* [WORK TO BE COMPLETED]: Count the lines below containing "illegal"; state the number only.

(Collected data entries)
Content starts
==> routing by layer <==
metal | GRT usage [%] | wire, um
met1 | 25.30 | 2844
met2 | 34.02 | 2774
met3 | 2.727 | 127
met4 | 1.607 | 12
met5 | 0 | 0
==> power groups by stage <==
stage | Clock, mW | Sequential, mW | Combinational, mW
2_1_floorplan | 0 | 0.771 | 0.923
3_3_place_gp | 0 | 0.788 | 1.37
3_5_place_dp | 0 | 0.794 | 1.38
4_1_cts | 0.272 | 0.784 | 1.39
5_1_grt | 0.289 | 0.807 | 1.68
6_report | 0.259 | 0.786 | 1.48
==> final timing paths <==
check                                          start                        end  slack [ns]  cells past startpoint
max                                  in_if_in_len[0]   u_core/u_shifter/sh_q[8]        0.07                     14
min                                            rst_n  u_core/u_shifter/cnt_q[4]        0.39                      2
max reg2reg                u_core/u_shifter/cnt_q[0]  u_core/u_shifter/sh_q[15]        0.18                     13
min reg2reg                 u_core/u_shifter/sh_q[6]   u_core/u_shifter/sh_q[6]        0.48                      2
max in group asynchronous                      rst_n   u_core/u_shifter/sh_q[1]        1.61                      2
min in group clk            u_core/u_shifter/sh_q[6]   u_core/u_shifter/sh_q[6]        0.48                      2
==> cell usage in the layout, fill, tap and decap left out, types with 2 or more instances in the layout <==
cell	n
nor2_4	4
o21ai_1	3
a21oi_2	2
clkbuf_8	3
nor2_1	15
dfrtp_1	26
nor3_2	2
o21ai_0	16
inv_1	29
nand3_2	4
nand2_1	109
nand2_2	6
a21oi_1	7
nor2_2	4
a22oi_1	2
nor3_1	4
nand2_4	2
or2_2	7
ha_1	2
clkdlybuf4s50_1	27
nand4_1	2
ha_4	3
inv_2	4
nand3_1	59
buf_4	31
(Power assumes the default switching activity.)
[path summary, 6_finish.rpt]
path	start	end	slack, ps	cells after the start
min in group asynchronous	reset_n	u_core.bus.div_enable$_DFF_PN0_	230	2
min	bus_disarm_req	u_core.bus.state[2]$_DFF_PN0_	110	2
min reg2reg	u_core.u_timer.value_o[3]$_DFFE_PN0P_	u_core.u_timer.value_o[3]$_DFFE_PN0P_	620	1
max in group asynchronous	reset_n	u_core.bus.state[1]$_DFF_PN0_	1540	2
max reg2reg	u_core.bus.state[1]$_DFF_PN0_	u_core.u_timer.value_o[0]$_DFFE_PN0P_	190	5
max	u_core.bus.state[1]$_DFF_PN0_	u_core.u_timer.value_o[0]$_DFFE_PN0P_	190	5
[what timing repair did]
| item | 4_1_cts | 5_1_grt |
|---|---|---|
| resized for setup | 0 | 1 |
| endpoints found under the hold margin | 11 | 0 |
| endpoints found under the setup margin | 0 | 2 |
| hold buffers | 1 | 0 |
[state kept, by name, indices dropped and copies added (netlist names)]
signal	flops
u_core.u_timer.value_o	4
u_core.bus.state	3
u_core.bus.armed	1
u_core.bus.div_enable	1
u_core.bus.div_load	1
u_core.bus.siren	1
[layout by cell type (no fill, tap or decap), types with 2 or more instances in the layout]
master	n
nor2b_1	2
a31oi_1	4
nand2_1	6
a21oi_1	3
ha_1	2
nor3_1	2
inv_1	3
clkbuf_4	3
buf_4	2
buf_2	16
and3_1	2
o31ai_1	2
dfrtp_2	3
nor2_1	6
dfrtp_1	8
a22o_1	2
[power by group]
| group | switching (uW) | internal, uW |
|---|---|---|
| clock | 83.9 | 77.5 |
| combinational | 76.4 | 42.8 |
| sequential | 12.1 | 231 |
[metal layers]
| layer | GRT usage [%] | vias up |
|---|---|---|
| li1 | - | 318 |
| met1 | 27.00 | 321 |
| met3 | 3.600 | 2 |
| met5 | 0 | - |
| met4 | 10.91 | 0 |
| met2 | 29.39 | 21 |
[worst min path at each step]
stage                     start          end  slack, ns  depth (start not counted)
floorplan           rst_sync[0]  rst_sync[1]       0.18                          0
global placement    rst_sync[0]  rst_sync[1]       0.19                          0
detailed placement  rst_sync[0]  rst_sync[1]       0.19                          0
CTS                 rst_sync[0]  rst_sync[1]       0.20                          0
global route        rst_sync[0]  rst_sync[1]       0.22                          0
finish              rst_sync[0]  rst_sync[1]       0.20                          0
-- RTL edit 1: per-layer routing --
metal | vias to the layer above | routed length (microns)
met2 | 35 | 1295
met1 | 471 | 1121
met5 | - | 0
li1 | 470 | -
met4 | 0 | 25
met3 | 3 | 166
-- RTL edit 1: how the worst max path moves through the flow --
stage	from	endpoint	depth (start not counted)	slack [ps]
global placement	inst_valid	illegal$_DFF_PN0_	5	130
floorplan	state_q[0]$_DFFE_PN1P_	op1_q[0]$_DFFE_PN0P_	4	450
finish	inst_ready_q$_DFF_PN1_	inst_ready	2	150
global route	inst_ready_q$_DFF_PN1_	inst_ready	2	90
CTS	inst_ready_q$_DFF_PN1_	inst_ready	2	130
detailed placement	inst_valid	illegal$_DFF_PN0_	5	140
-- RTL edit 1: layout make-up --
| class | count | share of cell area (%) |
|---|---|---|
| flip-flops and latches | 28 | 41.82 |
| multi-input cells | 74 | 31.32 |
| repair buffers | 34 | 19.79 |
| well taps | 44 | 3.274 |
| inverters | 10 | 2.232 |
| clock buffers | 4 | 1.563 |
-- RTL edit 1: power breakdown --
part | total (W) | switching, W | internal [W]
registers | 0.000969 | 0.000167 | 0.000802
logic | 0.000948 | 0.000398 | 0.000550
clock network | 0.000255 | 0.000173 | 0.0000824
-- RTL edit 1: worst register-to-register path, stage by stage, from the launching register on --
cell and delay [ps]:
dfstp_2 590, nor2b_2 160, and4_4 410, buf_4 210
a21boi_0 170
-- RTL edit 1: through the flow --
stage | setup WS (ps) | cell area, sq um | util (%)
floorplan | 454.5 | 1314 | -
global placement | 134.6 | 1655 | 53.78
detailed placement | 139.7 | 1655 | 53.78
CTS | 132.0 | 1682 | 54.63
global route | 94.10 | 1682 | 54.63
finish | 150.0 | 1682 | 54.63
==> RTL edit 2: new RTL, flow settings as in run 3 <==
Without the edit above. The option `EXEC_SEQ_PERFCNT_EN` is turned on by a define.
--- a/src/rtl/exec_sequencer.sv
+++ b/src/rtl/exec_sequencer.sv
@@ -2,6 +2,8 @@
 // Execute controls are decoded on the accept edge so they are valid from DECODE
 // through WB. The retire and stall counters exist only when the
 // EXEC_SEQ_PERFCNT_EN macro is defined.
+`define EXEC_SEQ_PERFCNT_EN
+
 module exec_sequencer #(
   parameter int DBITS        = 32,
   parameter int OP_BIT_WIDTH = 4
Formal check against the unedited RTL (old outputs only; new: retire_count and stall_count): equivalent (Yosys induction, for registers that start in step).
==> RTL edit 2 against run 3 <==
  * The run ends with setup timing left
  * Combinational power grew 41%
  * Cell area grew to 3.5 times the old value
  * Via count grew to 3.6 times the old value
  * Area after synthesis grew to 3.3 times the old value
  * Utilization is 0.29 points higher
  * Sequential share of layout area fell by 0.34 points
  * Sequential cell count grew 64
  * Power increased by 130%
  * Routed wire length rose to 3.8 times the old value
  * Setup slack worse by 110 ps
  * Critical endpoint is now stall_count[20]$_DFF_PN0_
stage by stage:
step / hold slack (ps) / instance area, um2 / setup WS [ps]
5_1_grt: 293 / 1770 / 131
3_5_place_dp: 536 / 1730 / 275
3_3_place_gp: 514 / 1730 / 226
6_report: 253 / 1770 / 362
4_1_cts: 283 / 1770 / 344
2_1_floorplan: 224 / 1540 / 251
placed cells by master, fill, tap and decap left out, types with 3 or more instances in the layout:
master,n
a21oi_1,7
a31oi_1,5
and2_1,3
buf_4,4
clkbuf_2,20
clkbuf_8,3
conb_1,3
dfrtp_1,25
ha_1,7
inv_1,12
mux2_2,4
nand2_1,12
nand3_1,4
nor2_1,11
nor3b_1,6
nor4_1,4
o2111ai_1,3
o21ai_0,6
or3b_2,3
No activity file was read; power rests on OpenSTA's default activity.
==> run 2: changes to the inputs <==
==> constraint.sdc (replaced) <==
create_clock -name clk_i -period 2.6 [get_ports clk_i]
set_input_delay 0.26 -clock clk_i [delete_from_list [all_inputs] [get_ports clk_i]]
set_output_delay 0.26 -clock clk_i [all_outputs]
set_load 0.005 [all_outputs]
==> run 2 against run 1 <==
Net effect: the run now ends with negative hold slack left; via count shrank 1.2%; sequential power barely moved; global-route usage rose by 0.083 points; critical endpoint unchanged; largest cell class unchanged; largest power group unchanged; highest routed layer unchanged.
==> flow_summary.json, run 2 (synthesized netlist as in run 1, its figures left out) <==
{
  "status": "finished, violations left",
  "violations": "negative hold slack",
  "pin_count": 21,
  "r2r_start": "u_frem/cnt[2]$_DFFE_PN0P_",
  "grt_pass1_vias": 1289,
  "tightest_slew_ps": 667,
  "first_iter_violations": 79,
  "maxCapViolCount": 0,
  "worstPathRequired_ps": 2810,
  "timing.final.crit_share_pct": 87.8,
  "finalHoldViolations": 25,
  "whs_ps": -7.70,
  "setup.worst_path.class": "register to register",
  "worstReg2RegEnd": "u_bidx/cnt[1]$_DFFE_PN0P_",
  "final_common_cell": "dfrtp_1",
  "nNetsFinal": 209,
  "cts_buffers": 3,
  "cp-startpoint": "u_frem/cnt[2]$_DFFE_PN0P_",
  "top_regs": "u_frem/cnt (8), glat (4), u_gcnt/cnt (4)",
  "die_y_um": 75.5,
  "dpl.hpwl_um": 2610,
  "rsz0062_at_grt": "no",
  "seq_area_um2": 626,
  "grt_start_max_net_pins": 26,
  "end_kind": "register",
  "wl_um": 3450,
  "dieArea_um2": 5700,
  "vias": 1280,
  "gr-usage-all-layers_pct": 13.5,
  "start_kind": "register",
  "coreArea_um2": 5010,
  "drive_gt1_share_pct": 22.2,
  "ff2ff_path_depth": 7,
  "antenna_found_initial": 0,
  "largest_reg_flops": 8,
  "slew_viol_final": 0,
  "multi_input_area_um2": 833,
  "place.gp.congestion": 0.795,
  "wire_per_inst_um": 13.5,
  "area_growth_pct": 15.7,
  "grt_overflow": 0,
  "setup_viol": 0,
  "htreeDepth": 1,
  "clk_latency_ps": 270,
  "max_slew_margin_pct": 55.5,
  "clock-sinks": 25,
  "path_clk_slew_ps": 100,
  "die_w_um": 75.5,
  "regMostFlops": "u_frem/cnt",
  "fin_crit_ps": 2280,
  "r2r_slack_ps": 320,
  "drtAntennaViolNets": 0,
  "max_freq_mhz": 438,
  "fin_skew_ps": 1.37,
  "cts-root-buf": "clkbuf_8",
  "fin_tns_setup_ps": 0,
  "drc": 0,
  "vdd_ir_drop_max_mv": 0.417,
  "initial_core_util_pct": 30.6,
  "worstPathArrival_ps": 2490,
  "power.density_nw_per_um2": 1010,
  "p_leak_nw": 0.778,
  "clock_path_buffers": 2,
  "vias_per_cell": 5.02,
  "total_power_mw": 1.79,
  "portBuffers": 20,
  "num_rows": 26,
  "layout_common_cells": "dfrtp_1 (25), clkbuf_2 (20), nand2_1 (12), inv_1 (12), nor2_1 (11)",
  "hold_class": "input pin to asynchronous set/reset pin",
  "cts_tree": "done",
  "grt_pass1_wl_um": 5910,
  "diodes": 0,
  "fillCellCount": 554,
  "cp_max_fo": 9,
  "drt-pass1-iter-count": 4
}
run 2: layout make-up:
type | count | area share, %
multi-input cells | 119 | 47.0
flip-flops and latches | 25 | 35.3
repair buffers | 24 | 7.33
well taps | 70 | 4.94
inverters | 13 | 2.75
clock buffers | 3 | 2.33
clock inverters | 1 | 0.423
--- src/rtl/cdb_arbiter.sv ---
// Common-data-bus arbiter: one result buffer each for the adder, multiplier and load unit,
// and one registered broadcast per cycle. Define CDB_RR_ARB_EN for round-robin arbitration.
module cdb_arbiter #(
    parameter int DATA_W = 64,
    parameter int TAG_W  = 4
) (
    input  logic              clk,
    input  logic              rst,
    input  logic              add_valid,
    input  logic [TAG_W-1:0]  add_tag,
    input  logic [DATA_W-1:0] add_data,
    input  logic              mul_valid,
    input  logic [TAG_W-1:0]  mul_tag,
    input  logic [DATA_W-1:0] mul_data,
    input  logic              ld_valid,
    input  logic [TAG_W-1:0]  ld_tag,
    input  logic [DATA_W-1:0] ld_data,
    output logic              add_ready,
    output logic              mul_ready,
    output logic              ld_ready,
    output logic [TAG_W-1:0]  cdb_id,
    output logic [DATA_W-1:0] cdb_data
);

    // Source index: 0 = add, 1 = mul, 2 = ld
    logic [2:0]        w_valid;
    logic [2:0]        w_ready;
    logic [2:0]        w_gnt;
    logic [2:0]        w_load;
    logic [TAG_W-1:0]  w_tag [3];
    logic [DATA_W-1:0] w_data [3];
    logic [TAG_W-1:0]  w_gnt_tag;
    logic [DATA_W-1:0] w_gnt_data;

    logic [2:0]        r_full;
    logic [TAG_W-1:0]  r_tag [3];
    logic [DATA_W-1:0] r_data [3];
    logic [TAG_W-1:0]  r_cdb_id;
    logic [DATA_W-1:0] r_cdb_data;

    assign w_valid   = {ld_valid, mul_valid, add_valid};
    assign w_tag[0]  = add_tag;
    assign w_tag[1]  = mul_tag;
    assign w_tag[2]  = ld_tag;
    assign w_data[0] = add_data;
    assign w_data[1] = mul_data;
    assign w_data[2] = ld_data;

    // A buffer being drained this cycle can take a new result on the same edge
    assign w_ready   = rst ? 3'b000 : (~r_full | w_gnt);
    assign add_ready = w_ready[0];
    assign mul_ready = w_ready[1];
    assign ld_ready  = w_ready[2];
    assign cdb_id    = r_cdb_id;
    assign cdb_data  = r_cdb_data;

    // Handshakes that carry a real tag load the buffer; tag 0 is accepted and dropped
    always_comb begin
        w_load = 3'b000;
        for (int i = 0; i < 3; i++) begin
            w_load[i] = w_valid[i] & w_ready[i] & (w_tag[i] != {TAG_W{1'b0}});
        end
    end

`ifdef CDB_RR_ARB_EN
    logic [1:0] r_last;

    function automatic logic [2:0] rr_pick(input logic [2:0] full, input logic [1:0] last);
        logic [2:0] pick;
        pick = 3'b000;
        case (last)
            2'd0: begin
                if (full[1])      pick = 3'b010;
                else if (full[2]) pick = 3'b100;
                else if (full[0]) pick = 3'b001;
                else              pick = 3'b000;
            end
            2'd1: begin
                if (full[2])      pick = 3'b100;
                else if (full[0]) pick = 3'b001;
                else if (full[1]) pick = 3'b010;
                else              pick = 3'b000;
            end
            default: begin
                if (full[0])      pick = 3'b001;
                else if (full[1]) pick = 3'b010;
                else if (full[2]) pick = 3'b100;
                else              pick = 3'b000;
            end
        endcase
        return pick;
    endfunction

    // Round-robin grant starting after the last granted source
    always_comb begin
        w_gnt = rr_pick(r_full, r_last);
    end

    // Pointer resets to ld so that add is first in line; moves only on a grant
    always_ff @(posedge clk or posedge rst) begin
        if (rst) begin
            r_last <= 2'd2;
        end else if (w_gnt[0]) begin
            r_last <= 2'd0;
        end else if (w_gnt[1]) begin
            r_last <= 2'd1;
        end else if (w_gnt[2]) begin
            r_last <= 2'd2;
        end else begin
            r_last <= r_last;
        end
    end
`else
    // Fixed priority ld > mul > add
    always_comb begin
        if (r_full[2])      w_gnt = 3'b100;
        else if (r_full[1]) w_gnt = 3'b010;
        else if (r_full[0]) w_gnt = 3'b001;
        else                w_gnt = 3'b000;
    end
`endif

    // One-hot grant mux of the buffered tag and data
    always_comb begin
        w_gnt_tag  = {TAG_W{1'b0}};
        w_gnt_data = {DATA_W{1'b0}};
        for (int i = 0; i < 3; i++) begin
            w_gnt_tag  = w_gnt_tag  | (r_tag[i]  & {TAG_W{w_gnt[i]}});
            w_gnt_data = w_gnt_data | (r_data[i] & {DATA_W{w_gnt[i]}});
        end
    end

    // Result buffers: reload wins over drain on the same edge
    always_ff @(posedge clk or posedge rst) begin
        if (rst) begin
            r_full <= 3'b000;
            for (int i = 0; i < 3; i++) begin
                r_tag[i]  <= {TAG_W{1'b0}};
                r_data[i] <= {DATA_W{1'b0}};
            end
        end else begin
            for (int i = 0; i < 3; i++) begin
                if (w_load[i]) begin
                    r_full[i] <= 1'b1;
                    r_tag[i]  <= w_tag[i];
                    r_data[i] <= w_data[i];
                end else if (w_gnt[i]) begin
                    r_full[i] <= 1'b0;
                end else begin
                    r_full[i] <= r_full[i];
                end
            end
        end
    end

    // Registered broadcast, zero on idle cycles
    always_ff @(posedge clk or posedge rst) begin
        if (rst) begin
            r_cdb_id   <= {TAG_W{1'b0}};
            r_cdb_data <= {DATA_W{1'b0}};
        end else if (|w_gnt) begin
            r_cdb_id   <= w_gnt_tag;
            r_cdb_data <= w_gnt_data;
        end else begin
            r_cdb_id   <= {TAG_W{1'b0}};
            r_cdb_data <= {DATA_W{1'b0}};
        end
    end

endmodule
Content ends
* [FINISHED TASK]: 2